As their name indicates, mining-based Altcoins are mined into existence. Most mining-based Altcoins use Proof-of-Work (PoW), like mentioned above, is a method in which systems generate new coins by solving difficult problems, to create blocks.
Examples of mining-based Altcoins are Litecoin, Monero, and Zcash. Most of the top Altcoins in early 2020 fell into the mining-based category. The alternative to mining-based Altcoins is pre-mined coins. Such coins are not produced through an algorithm but are distributed before they are listed in cryptocurrency markets. An example of a pre-mined coin is Ripple’s XRP.
Cryptocurrency trading and use have been marked by volatility since launch. Stablecoins aim to reduce this overall volatility by pegging their value to a basket of goods, such as fiat currencies (currencies that are not backed by an asset), precious metals, or other cryptocurrencies. The basket is meant to act as a reserve to redeem holders if the cryptocurrency fails or faces problems. Price fluctuations for stablecoins are not meant to exceed a narrow range.
Social media behemoth Facebook’s Diem is the most famous example of a stablecoin. It is a dollar-backed coin. Other examples of stablecoins are USDC and MakerDAO.
Security tokens are similar to securities traded in stock markets except they have a digital origin. Security tokens resemble traditional stocks and they often promise equity, in the form of ownership, or a dividend pay out to holders. The prospect of price appreciation for such tokens is a major draw for investors to put money into them. Security tokens are generally offered to investors through initial coin offerings or ICOs.
Utility tokens are used to provide services within a network. For example, they might be used to purchase services or redeem rewards. Unlike security tokens, utility tokens do not pay out dividends or part with an ownership stake. Filecoin, which is used to purchase storage space on a network, is an example of a utility token.

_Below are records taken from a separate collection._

[src/rtl/verin_adc_spi_responder_if.sv]
// SPI link between the verin SPI master and the ADC responder.
// Signal names follow the responder's side of the link.
interface verin_adc_spi_responder_if;
    logic sck_i;
    logic cs_n_i;
    logic miso_o;

    modport master (output sck_i, output cs_n_i, input miso_o);
    modport slave  (input sck_i, input cs_n_i, output miso_o);
endinterface
<file path="config.mk">
export PLATFORM = sky130hd
export DESIGN_NAME = bcd_gray_flat
export DESIGN_NICKNAME = d
export VERILOG_FILES = /design/src/rtl/bcd_gray_if.sv /design/src/rtl/bcd_gray.sv /design/src/flat_wrapper.sv
export SDC_FILE = /design/constraint.sdc
export NUM_CORES = 1
export LEC_CHECK = 0
export ABC_CLOCK_PERIOD_IN_PS = 900
export BUFFER_PORTS_ARGS = -buffer_cell sky130_fd_sc_hd__clkbuf_2
export CAP_MARGIN = 40
export CELL_PAD_IN_SITES_DETAIL_PLACEMENT = 1
export CELL_PAD_IN_SITES_GLOBAL_PLACEMENT = 1
export CORE_AREA = 2 2 39 41
export DETAILED_ROUTE_END_ITERATION = 8
export DIE_AREA = 0 0 41 43
export PLACE_DENSITY = 0.55
export SLEW_MARGIN = 10
export SYNTH_ARGS = -nofsm -noshare
export SYNTH_HDL_FRONTEND = slang
export SYNTH_SLANG_ARGS = --single-unit
</file>
<file path="constraint.sdc">
create_clock -name clk -period 0.9 [get_ports clk]
set_input_delay 0.27 -clock clk [delete_from_list [all_inputs] [get_ports clk]]
set_output_delay 0.27 -clock clk [all_outputs]
set_load 0.03 [all_outputs]
</file>
<file path="config.mk">
export PLATFORM = sky130hd
export DESIGN_NAME = i2c_target_flat
export DESIGN_NICKNAME = d
export VERILOG_FILES = /design/src/rtl/i2c_pkg.sv /design/src/rtl/i2c_target_if.sv /design/src/rtl/i2c_sync_edge.sv /design/src/rtl/i2c_target.sv /design/src/flat_wrapper.sv
export SDC_FILE = /design/constraint.sdc
export NUM_CORES = 1
export LEC_CHECK = 0
export CAP_MARGIN = 20
export CORE_ASPECT_RATIO = 0.6
export CORE_MARGIN = 8
export CORE_UTILIZATION = 35
export CTS_BUF_LIST = sky130_fd_sc_hd__clkbuf_8
export DETAILED_ROUTE_END_ITERATION = 16
export GPL_TIMING_DRIVEN = 0
export PLACE_DENSITY = 0.61
export REMOVE_ABC_BUFFERS = 1
export SYNTH_ARGS = -nofsm -noshare
export SYNTH_HDL_FRONTEND = slang
export SYNTH_SLANG_ARGS = --single-unit
export TNS_END_PERCENT = 50
</file>
<file path="constraint.sdc">
create_clock -name clk -period 2.2 [get_ports clk]
set_clock_uncertainty 0.15 [all_clocks]
set_input_delay 0.22 -clock clk [delete_from_list [all_inputs] [get_ports clk]]
set_output_delay 0.22 -clock clk [all_outputs]
set_load 0.1 [all_outputs]
</file>
==> config.mk <==
export PLATFORM = sky130hd
export DESIGN_NAME = seq_detector_p
export DESIGN_NICKNAME = d
export VERILOG_FILES = /design/src/rtl/seq_pkg.sv /design/src/rtl/sat_counter.sv /design/src/rtl/seq_detector_p.sv
export SDC_FILE = /design/constraint.sdc
export NUM_CORES = 1
export LEC_CHECK = 0
export CORE_UTILIZATION = 45
export CTS_CLUSTER_DIAMETER = 30
export DETAILED_ROUTE_END_ITERATION = 10
export GPL_ROUTABILITY_DRIVEN = 1
export PLACE_DENSITY = 0.75
export SLEW_MARGIN = 20
export SYNTH_ARGS = -nofsm -noshare
export SYNTH_HDL_FRONTEND = slang
export SYNTH_SLANG_ARGS = --single-unit
==> constraint.sdc <==
create_clock -name clk -period 1.94 [get_ports clk]
set_input_delay 0.194 -clock clk [delete_from_list [all_inputs] [get_ports clk]]
set_output_delay 0.194 -clock clk [all_outputs]
set_load 0.005 [all_outputs]
--- config.mk ---
export PLATFORM = sky130hd
export DESIGN_NAME = vs_stream_ctrl
export DESIGN_NICKNAME = d
export VERILOG_FILES = /design/src/rtl/vs_stream_pkg.sv /design/src/rtl/vs_spi_shift.sv /design/src/rtl/vs_stream_ctrl.sv
export SDC_FILE = /design/constraint.sdc
export NUM_CORES = 1
export LEC_CHECK = 0
export CORE_ASPECT_RATIO = 1.4
export CORE_MARGIN = 5
export CORE_UTILIZATION = 50
export CTS_BUF_LIST = sky130_fd_sc_hd__clkbuf_8
export DETAILED_ROUTE_END_ITERATION = 7
export PLACE_DENSITY_LB_ADDON = 0.12
export SYNTH_ARGS = -nofsm -noshare
export SYNTH_HDL_FRONTEND = slang
export SYNTH_HIERARCHICAL = 1
export SYNTH_SLANG_ARGS = --single-unit
--- constraint.sdc ---
create_clock -name clk -period 2.5 [get_ports clk]
set_input_delay 0.5 -clock clk [delete_from_list [all_inputs] [get_ports clk]]
set_output_delay 0.5 -clock clk [all_outputs]
set_load 0.02 [all_outputs]
==> config.mk <==
export PLATFORM = sky130hd
export DESIGN_NAME = goose_motion_ctrl
export DESIGN_NICKNAME = d
export VERILOG_FILES = /design/src/rtl/goose_pkg.sv /design/src/rtl/goose_btn_req.sv /design/src/rtl/goose_motion_ctrl.sv
export SDC_FILE = /design/constraint.sdc
export NUM_CORES = 1
export LEC_CHECK = 0
export ABC_AREA = 1
export BUFFER_PORTS_ARGS = -buffer_cell sky130_fd_sc_hd__buf_4
export CAP_MARGIN = 40
export CELL_PAD_IN_SITES_DETAIL_PLACEMENT = 1
export CELL_PAD_IN_SITES_GLOBAL_PLACEMENT = 2
export CORE_MARGIN = 2
export CORE_UTILIZATION = 30
export DETAILED_ROUTE_END_ITERATION = 16
export PLACE_DENSITY = 0.86
export SYNTH_ARGS = -nofsm -noshare
export SYNTH_HDL_FRONTEND = slang
export SYNTH_HIERARCHICAL = 1
export SYNTH_SLANG_ARGS = --single-unit
==> constraint.sdc <==
create_clock -name i_clk -period 2.95 [get_ports i_clk]
set_clock_uncertainty 0.15 [all_clocks]
set_input_delay 0.4425 -clock i_clk [delete_from_list [all_inputs] [get_ports i_clk]]
set_output_delay 0.4425 -clock i_clk [all_outputs]
set_load 0.02 [all_outputs]
==> src/rtl/goose_pkg.sv <==
// Shared constants and types for the goose motion sequencer and its neighbours
// (obstacle and collision logic read GROUND_Y from here).
package goose_pkg;

    localparam int GROUND_Y = 380;

    typedef logic [2:0] pose_t;

    localparam pose_t POSE_STAND  = 3'd0;
    localparam pose_t POSE_RUN_A  = 3'd1;
    localparam pose_t POSE_RUN_B  = 3'd2;
    localparam pose_t POSE_JUMP   = 3'd3;
    localparam pose_t POSE_SLIDE  = 3'd4;
    localparam pose_t POSE_DEAD   = 3'd5;

    typedef enum logic [2:0] {
        ST_IDLE  = 3'd0,
        ST_RUN   = 3'd1,
        ST_RISE  = 3'd2,
        ST_HANG  = 3'd3,
        ST_FALL  = 3'd4,
        ST_SLIDE = 3'd5,
        ST_DEAD  = 3'd6
    } state_t;

    function automatic logic is_air(input state_t s);
        return (s == ST_RISE) || (s == ST_HANG) || (s == ST_FALL);
    endfunction

endpackage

Verdict: Are Altcoins a good investment?
Altcoins offer an opportunity in that they have a much higher upside in terms of percentage gain. On the other hand, they also have a much higher risk.

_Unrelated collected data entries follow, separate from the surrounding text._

$ cat src/flat_wrapper.sv
// flat-port wrapper written by rule: the top's interface ports become plain ports
module usb_rx_ctrl_flat import usb_rx_ctrl_pkg::*;
#(
  parameter int MAX_BYTES   = 11,
  parameter int EOP_SE0_MAX = 3
)
  (clk, reset_n, bus_rx_enable, bus_q, bus_strobe, bus_rx_data, bus_rx_valid, bus_rx_active, bus_rx_eop, bus_rx_error);
  usb_rx_ctrl_if bus_i ();
  input  logic clk;
  input  logic reset_n;
  input wire logic [$bits(bus_i.rx_enable)-1:0] bus_rx_enable;
  input wire logic [$bits(bus_i.q)-1:0] bus_q;
  input wire logic [$bits(bus_i.strobe)-1:0] bus_strobe;
  output wire logic [$bits(bus_i.rx_data)-1:0] bus_rx_data;
  output wire logic [$bits(bus_i.rx_valid)-1:0] bus_rx_valid;
  output wire logic [$bits(bus_i.rx_active)-1:0] bus_rx_active;
  output wire logic [$bits(bus_i.rx_eop)-1:0] bus_rx_eop;
  output wire logic [$bits(bus_i.rx_error)-1:0] bus_rx_error;
  assign bus_i.rx_enable = bus_rx_enable;
  assign bus_i.q = bus_q;
  assign bus_i.strobe = bus_strobe;
  assign bus_rx_data = bus_i.rx_data;
  assign bus_rx_valid = bus_i.rx_valid;
  assign bus_rx_active = bus_i.rx_active;
  assign bus_rx_eop = bus_i.rx_eop;
  assign bus_rx_error = bus_i.rx_error;
  usb_rx_ctrl #(.MAX_BYTES(MAX_BYTES), .EOP_SE0_MAX(EOP_SE0_MAX)) u_core (.clk(clk), .reset_n(reset_n), .bus(bus_i));
endmodule
$ cat config.mk
export PLATFORM = sky130hd
export DESIGN_NAME = usb_rx_ctrl_flat
export DESIGN_NICKNAME = d
export VERILOG_FILES = /design/src/rtl/usb_rx_ctrl_pkg.sv /design/src/rtl/usb_rx_ctrl_if.sv /design/src/rtl/usb_rx_ctrl_crc16.sv /design/src/rtl/usb_rx_ctrl.sv /design/src/flat_wrapper.sv
export SDC_FILE = /design/constraint.sdc
export NUM_CORES = 1
export LEC_CHECK = 0
export CORE_MARGIN = 2
export CORE_UTILIZATION = 58
export CTS_CLUSTER_SIZE = 16
export DETAILED_ROUTE_END_ITERATION = 8
export PLACE_DENSITY = 0.79
export SLEW_MARGIN = 0
export SYNTH_ARGS = -nofsm -noshare
export SYNTH_HDL_FRONTEND = slang
export SYNTH_SLANG_ARGS = --single-unit
$ cat constraint.sdc
create_clock -name clk -period 2.41 [get_ports clk]
set_input_delay 0.482 -clock clk [delete_from_list [all_inputs] [get_ports clk]]
set_output_delay 0.482 -clock clk [all_outputs]
set_load 0.05 [all_outputs]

Dogecoin is an example. The cryptocurrency took off in value in late January 2021 seemingly for no reason other than people started buying it, causing the Altcoin to go viral. Such investments can fall out of favour as quickly as they fall into it.
There is money to be made buying and selling Altcoins, but there’s also money to be lost. This is true with most any investment. But Altcoins come with their unique set of risks.
For starters, Altcoin prices are extremely volatile. Most individual investors are not equipped to manage this volatility, experts widely view.
Plus, there is little regulation in place around Altcoins. When companies want to sell shares of stock to the public, they must first register their Initial Public Offering (IPO) with the country’s financial regulator. However, cryptocurrency coin offerings do not have to be registered because it is not officially recognised, yet. Fraud also is rampant in the cryptocurrency market, with scammers who lure investors with fake cryptocurrencies.
That doesn’t mean you should stay away from Altcoins altogether. Investment veterans also opine that Altcoins can also be a source of diversification for more traditional portfolios, but this diversification must be handled with great care.
if an Altcoin is trading on the Coinbase exchange, that is generally a good sign that it has differentiated itself enough to be worthy of an investors consideration. It also means that the Altcoin is less likely to run afoul of regulators since Coinbase is attentive to regulatory concerns.